What you need to do: The lines to reproduce from the material below are those from the one containing "-- area by class" through the one containing "Power figures use", both included; write them out exactly and add nothing.

Task material: Begin

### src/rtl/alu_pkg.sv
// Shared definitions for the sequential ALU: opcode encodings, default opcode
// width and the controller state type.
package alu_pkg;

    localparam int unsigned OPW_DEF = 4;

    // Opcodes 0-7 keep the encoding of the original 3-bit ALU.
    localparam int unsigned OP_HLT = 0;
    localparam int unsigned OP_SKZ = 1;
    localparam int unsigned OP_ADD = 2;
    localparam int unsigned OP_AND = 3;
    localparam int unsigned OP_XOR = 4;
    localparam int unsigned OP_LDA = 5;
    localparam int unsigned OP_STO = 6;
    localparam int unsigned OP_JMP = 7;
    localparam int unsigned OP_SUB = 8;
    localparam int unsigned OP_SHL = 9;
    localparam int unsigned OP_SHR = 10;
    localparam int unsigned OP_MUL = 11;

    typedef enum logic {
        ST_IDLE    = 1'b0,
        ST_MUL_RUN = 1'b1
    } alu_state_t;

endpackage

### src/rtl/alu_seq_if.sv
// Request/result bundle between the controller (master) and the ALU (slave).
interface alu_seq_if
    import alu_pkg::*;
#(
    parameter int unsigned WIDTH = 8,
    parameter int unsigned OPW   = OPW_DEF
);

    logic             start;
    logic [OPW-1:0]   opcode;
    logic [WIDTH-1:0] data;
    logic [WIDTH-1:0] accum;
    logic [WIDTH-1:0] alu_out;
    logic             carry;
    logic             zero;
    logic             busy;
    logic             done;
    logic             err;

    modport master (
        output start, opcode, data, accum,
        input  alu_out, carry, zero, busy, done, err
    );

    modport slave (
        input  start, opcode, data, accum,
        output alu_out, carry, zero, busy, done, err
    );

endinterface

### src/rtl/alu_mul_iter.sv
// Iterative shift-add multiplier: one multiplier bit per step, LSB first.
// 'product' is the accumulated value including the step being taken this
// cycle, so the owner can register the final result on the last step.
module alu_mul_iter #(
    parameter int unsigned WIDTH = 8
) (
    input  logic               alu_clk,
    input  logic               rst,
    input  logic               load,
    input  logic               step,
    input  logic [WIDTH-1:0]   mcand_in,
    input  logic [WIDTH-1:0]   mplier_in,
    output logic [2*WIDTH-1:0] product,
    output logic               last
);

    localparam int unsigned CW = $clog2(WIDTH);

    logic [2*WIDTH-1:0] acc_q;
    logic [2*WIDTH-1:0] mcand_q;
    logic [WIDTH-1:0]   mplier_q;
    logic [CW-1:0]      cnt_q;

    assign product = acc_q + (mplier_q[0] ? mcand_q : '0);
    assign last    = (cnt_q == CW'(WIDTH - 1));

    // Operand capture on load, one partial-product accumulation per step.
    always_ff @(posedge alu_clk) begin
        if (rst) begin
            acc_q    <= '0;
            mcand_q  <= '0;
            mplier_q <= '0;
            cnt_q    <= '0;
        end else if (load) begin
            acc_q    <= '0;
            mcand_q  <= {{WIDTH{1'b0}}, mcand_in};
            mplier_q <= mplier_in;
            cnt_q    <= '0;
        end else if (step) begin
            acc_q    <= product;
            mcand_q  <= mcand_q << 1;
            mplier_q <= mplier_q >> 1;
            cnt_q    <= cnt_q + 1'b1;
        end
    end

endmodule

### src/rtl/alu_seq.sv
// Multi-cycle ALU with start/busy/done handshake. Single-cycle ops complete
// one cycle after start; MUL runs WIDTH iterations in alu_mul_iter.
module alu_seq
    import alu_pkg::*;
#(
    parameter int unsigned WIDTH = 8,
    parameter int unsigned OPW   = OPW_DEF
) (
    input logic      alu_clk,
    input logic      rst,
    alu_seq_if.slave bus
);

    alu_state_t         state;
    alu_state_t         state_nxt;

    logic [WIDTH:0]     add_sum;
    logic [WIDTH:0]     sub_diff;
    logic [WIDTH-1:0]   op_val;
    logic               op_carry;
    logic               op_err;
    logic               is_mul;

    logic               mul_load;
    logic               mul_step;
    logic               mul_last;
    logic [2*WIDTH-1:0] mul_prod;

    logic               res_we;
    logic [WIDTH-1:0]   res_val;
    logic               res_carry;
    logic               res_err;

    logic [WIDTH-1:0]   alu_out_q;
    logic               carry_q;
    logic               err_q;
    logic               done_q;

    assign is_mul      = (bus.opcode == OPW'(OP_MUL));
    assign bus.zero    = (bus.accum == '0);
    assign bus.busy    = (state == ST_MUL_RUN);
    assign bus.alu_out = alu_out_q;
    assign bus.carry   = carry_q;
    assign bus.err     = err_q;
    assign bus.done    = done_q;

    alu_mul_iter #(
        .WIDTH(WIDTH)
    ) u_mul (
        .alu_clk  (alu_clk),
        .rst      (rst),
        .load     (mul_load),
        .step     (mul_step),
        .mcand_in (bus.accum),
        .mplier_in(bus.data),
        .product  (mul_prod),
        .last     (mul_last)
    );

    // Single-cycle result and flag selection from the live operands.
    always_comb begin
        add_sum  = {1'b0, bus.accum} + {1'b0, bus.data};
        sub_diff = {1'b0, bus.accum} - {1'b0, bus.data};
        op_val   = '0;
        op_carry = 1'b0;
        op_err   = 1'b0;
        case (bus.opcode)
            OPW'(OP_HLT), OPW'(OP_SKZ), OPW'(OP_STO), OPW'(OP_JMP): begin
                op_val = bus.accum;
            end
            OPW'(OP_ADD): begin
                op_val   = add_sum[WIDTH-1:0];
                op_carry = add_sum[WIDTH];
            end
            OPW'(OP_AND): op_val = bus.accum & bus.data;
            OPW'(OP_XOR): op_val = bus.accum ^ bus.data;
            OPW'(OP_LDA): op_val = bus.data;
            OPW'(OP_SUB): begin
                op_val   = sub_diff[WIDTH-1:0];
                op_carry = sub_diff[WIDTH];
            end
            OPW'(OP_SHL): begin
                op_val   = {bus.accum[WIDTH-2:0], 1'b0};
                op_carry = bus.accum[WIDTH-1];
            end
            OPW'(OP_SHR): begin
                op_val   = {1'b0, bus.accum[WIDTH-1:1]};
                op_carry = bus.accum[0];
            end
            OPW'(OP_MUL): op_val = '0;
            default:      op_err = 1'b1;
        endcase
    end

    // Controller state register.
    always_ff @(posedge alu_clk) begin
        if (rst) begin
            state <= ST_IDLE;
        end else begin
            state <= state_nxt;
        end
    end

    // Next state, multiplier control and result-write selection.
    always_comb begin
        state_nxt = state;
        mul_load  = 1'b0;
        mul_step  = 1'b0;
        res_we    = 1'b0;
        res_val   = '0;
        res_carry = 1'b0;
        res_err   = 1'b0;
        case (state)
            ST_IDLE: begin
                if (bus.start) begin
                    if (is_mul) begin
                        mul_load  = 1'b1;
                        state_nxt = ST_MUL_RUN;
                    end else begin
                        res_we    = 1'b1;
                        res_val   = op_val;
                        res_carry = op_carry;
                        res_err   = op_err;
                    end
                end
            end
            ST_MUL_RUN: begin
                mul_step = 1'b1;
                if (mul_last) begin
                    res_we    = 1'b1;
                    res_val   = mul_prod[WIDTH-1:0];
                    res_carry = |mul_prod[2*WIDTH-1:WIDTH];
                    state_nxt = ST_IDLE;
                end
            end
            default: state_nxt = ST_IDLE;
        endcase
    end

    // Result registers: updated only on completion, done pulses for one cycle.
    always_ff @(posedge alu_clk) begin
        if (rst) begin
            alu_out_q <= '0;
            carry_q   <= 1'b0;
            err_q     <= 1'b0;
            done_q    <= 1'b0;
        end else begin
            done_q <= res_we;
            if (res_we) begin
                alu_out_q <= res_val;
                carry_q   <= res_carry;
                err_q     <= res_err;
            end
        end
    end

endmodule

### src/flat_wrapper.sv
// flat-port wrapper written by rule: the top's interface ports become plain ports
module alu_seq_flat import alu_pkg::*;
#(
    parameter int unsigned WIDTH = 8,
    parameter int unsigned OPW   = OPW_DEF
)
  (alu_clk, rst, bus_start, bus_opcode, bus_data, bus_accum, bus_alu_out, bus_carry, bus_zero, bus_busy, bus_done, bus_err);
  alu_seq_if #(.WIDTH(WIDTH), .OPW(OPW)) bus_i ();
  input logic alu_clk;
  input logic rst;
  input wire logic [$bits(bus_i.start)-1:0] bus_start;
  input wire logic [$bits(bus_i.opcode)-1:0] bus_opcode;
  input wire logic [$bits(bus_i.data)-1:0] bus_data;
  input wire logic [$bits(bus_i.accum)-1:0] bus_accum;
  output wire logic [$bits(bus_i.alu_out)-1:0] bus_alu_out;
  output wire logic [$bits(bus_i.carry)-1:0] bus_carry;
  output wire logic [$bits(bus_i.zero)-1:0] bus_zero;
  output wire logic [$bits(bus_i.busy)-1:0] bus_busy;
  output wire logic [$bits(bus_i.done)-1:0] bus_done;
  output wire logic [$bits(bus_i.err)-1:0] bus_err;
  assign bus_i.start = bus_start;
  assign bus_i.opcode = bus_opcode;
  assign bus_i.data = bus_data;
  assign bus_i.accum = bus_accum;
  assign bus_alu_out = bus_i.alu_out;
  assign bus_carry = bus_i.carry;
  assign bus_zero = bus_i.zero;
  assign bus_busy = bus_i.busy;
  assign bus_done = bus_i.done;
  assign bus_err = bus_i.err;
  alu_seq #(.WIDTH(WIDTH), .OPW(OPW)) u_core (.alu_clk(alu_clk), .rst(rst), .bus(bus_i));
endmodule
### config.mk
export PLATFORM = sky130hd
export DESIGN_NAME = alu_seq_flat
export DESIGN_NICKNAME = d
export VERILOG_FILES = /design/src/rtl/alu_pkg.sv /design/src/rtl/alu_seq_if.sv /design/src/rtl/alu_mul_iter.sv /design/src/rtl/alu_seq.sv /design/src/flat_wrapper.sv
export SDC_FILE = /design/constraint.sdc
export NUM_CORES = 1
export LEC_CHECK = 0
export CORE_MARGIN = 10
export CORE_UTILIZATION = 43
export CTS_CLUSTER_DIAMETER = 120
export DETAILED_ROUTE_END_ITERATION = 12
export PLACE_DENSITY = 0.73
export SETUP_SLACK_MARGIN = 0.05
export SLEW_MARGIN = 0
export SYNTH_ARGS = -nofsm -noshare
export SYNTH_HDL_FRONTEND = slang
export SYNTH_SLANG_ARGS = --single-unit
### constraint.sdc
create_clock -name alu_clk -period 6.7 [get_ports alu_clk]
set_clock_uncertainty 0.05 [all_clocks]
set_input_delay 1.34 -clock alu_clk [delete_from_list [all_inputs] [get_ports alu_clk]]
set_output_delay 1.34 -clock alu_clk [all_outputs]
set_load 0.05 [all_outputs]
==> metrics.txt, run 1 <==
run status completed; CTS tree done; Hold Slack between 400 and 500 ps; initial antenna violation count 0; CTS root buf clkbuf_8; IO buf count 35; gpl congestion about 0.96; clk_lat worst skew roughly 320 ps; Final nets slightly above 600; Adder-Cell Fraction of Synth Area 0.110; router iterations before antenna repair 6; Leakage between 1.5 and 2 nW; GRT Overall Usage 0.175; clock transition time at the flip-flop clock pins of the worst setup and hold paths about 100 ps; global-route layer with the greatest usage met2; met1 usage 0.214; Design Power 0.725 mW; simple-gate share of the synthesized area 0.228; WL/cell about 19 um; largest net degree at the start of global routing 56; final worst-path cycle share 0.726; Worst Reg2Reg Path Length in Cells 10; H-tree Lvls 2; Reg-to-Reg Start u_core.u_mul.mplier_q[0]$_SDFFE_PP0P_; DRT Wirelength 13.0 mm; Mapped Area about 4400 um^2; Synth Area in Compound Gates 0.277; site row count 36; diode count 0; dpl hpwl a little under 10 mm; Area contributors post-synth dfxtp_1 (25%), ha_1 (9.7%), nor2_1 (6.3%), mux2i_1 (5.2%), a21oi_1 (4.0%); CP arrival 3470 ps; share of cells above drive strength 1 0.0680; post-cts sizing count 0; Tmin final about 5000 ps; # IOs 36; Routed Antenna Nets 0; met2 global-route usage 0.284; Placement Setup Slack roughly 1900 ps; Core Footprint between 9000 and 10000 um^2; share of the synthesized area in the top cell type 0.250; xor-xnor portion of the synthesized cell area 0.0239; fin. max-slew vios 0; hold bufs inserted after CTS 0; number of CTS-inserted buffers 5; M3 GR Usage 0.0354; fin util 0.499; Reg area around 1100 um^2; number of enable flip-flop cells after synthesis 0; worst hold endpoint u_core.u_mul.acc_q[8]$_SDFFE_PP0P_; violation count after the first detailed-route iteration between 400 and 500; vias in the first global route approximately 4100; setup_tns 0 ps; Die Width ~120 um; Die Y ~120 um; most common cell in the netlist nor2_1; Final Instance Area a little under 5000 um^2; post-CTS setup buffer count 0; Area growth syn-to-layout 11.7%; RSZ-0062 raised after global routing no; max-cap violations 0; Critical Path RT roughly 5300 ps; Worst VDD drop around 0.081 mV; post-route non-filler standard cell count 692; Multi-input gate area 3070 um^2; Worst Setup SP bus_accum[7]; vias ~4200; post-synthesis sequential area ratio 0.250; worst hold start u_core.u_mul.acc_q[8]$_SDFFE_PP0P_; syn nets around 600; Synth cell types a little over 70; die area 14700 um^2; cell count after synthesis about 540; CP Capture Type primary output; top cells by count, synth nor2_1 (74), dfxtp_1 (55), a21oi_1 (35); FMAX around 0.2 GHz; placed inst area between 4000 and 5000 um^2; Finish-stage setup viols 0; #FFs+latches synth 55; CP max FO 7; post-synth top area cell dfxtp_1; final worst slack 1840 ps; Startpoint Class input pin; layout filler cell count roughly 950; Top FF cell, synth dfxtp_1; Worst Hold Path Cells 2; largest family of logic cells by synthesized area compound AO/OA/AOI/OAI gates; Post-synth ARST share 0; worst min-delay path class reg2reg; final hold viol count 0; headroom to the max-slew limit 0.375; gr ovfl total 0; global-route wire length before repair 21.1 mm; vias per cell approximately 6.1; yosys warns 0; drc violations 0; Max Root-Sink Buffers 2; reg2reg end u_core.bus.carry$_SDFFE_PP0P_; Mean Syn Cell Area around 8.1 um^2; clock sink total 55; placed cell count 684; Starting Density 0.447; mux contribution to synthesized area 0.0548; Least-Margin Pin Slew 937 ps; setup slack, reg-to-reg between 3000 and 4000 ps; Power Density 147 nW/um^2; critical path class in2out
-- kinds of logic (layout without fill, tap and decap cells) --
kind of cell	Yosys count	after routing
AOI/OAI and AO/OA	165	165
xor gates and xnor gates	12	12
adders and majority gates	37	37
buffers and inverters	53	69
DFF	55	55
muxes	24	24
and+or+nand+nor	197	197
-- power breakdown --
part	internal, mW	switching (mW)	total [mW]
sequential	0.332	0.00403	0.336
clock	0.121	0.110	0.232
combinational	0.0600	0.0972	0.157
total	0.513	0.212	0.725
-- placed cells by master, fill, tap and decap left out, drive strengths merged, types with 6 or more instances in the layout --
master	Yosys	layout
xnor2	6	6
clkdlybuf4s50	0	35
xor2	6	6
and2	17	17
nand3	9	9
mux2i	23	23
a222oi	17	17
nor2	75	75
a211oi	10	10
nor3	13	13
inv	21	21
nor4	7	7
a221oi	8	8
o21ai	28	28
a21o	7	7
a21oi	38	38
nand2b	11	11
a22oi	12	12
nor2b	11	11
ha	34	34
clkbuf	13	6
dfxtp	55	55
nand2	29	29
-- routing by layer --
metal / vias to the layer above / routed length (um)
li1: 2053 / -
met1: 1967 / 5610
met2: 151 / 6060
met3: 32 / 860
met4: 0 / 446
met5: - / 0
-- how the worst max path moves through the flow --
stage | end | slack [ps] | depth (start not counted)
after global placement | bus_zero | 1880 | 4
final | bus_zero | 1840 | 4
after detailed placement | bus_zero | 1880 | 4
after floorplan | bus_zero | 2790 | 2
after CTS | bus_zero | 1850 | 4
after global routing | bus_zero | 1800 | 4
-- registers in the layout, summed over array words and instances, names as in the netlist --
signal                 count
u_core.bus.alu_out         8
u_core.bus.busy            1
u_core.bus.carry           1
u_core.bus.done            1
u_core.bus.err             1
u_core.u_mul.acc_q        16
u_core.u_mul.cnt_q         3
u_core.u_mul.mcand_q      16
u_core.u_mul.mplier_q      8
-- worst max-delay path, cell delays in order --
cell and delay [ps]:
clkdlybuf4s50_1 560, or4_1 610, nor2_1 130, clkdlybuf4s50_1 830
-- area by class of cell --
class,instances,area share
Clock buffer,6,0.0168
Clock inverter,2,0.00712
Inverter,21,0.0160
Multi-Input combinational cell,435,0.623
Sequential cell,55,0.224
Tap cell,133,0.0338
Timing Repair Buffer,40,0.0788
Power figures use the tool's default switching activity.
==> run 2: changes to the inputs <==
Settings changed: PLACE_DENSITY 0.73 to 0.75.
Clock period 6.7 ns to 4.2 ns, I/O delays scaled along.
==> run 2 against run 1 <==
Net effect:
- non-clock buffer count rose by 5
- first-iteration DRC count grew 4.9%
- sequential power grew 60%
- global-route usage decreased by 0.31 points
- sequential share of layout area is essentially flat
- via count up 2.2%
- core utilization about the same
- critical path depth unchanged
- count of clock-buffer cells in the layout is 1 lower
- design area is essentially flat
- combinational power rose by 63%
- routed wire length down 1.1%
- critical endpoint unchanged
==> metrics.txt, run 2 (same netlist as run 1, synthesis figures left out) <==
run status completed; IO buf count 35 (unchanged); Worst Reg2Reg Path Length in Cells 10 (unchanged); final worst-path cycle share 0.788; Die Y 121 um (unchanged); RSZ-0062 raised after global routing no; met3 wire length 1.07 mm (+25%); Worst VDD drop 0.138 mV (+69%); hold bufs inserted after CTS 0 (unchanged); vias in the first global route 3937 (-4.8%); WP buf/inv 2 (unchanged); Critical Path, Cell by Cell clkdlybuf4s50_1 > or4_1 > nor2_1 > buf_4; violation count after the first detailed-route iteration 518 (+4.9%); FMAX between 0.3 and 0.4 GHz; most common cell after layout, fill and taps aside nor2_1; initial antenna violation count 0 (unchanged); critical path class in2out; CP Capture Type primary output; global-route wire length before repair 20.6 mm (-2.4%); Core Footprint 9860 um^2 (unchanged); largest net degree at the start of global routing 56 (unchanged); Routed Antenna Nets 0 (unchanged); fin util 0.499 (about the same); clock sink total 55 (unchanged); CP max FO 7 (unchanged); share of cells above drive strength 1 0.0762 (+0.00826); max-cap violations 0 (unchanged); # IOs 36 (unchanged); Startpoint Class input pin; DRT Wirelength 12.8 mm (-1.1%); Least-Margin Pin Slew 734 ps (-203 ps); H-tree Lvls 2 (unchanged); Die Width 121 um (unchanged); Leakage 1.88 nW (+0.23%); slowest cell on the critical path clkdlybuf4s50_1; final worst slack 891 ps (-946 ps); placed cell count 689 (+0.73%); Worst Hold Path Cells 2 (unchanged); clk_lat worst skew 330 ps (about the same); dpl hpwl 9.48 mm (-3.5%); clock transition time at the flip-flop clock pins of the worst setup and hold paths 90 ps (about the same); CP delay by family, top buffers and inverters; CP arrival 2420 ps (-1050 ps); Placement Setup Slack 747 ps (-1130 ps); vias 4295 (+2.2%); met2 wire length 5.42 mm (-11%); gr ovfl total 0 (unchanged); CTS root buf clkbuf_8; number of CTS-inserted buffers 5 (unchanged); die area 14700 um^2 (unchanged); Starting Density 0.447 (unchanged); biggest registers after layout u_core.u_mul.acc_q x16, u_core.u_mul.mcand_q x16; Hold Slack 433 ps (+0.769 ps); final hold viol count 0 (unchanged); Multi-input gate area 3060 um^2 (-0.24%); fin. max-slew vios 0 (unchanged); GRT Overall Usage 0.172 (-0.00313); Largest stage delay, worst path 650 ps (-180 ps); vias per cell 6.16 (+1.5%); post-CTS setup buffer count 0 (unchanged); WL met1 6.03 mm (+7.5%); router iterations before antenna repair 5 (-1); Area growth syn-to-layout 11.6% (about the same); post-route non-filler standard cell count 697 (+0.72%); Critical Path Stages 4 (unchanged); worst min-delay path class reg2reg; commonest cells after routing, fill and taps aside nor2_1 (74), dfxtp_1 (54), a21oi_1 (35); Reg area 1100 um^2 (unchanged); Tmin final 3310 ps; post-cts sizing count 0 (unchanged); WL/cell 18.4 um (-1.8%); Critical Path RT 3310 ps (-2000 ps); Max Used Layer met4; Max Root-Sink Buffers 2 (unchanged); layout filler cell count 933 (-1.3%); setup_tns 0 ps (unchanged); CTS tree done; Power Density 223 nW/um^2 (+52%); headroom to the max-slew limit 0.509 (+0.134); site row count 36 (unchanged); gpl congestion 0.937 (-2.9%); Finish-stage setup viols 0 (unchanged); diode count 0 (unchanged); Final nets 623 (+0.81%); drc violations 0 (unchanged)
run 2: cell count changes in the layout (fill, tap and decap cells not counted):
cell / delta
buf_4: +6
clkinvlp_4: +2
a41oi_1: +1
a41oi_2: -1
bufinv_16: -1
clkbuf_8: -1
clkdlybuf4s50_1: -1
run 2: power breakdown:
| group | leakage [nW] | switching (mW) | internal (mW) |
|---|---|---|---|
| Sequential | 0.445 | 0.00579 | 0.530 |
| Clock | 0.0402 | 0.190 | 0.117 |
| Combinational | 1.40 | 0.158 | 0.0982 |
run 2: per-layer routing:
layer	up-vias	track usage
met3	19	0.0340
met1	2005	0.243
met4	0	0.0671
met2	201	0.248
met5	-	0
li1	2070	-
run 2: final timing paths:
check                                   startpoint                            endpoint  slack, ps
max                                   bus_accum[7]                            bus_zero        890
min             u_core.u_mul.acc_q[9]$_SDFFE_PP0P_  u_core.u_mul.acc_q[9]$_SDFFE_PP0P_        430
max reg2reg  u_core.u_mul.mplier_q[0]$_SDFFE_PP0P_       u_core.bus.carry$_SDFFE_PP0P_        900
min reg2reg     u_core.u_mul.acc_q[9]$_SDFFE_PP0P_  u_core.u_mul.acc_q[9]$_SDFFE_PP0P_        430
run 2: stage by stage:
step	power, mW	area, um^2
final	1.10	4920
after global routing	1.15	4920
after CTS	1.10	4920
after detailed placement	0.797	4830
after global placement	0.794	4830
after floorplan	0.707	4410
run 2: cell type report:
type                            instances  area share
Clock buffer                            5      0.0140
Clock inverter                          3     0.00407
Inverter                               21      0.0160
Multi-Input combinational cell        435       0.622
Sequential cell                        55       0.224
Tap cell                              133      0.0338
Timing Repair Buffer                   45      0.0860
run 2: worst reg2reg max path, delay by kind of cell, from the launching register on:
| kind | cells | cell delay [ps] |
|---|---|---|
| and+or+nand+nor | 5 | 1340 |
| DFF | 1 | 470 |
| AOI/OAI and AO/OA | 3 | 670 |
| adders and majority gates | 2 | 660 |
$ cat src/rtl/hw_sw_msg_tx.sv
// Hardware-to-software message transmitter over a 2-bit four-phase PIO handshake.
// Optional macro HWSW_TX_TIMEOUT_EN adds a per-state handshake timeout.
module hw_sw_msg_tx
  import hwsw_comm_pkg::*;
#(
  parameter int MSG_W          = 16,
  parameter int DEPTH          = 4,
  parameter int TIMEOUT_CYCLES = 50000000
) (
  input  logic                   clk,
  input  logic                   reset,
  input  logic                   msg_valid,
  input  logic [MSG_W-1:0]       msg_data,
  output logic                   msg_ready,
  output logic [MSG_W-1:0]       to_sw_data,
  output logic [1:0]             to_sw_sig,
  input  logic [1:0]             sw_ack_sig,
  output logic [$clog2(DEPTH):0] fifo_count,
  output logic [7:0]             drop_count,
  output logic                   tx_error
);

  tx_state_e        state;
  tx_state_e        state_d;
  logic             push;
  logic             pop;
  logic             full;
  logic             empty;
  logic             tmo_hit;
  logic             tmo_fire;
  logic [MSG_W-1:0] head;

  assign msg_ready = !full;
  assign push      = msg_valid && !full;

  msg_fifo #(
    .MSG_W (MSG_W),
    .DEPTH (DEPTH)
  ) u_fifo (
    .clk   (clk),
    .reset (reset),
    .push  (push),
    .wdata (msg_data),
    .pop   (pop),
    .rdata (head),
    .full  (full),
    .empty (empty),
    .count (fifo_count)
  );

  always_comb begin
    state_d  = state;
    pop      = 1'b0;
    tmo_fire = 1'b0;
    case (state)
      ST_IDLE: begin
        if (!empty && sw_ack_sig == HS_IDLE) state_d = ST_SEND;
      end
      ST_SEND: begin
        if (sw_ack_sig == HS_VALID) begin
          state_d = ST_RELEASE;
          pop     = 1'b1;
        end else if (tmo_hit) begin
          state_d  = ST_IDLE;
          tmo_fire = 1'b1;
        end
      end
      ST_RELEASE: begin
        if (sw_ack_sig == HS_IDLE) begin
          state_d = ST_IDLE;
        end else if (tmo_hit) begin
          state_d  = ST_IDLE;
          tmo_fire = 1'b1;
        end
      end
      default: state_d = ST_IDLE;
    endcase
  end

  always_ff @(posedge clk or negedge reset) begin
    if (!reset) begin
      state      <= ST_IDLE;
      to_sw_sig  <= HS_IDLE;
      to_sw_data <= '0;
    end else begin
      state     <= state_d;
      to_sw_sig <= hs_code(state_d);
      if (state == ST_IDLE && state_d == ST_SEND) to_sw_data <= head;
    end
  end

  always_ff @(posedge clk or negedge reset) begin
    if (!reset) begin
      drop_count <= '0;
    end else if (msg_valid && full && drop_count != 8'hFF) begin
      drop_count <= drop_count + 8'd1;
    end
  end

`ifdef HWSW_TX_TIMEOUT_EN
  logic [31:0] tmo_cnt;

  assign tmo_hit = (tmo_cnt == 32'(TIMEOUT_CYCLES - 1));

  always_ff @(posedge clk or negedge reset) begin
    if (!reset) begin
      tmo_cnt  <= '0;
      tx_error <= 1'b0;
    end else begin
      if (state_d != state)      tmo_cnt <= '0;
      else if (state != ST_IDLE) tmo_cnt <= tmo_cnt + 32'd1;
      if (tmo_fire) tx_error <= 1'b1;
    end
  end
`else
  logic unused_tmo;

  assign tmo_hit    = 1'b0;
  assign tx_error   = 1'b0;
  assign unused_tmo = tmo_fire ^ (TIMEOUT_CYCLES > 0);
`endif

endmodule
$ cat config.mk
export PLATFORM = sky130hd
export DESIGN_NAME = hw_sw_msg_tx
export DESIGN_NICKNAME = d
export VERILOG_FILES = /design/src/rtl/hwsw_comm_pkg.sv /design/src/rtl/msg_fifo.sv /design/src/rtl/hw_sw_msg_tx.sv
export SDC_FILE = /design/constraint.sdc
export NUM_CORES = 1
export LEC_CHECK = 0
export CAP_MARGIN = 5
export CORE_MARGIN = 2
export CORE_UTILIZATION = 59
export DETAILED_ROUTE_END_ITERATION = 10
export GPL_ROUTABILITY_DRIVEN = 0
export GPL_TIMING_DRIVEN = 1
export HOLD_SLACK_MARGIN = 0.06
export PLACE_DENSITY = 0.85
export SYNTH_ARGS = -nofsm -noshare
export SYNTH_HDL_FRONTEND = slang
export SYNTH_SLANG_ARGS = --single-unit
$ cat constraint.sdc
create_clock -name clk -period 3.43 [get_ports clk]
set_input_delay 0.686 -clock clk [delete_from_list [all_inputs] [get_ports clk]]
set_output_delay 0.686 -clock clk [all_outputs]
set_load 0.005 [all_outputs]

Task material: End

Answer area:
-- area by class of cell --
class,instances,area share
Clock buffer,6,0.0168
Clock inverter,2,0.00712
Inverter,21,0.0160
Multi-Input combinational cell,435,0.623
Sequential cell,55,0.224
Tap cell,133,0.0338
Timing Repair Buffer,40,0.0788
Power figures use the tool's default switching activity.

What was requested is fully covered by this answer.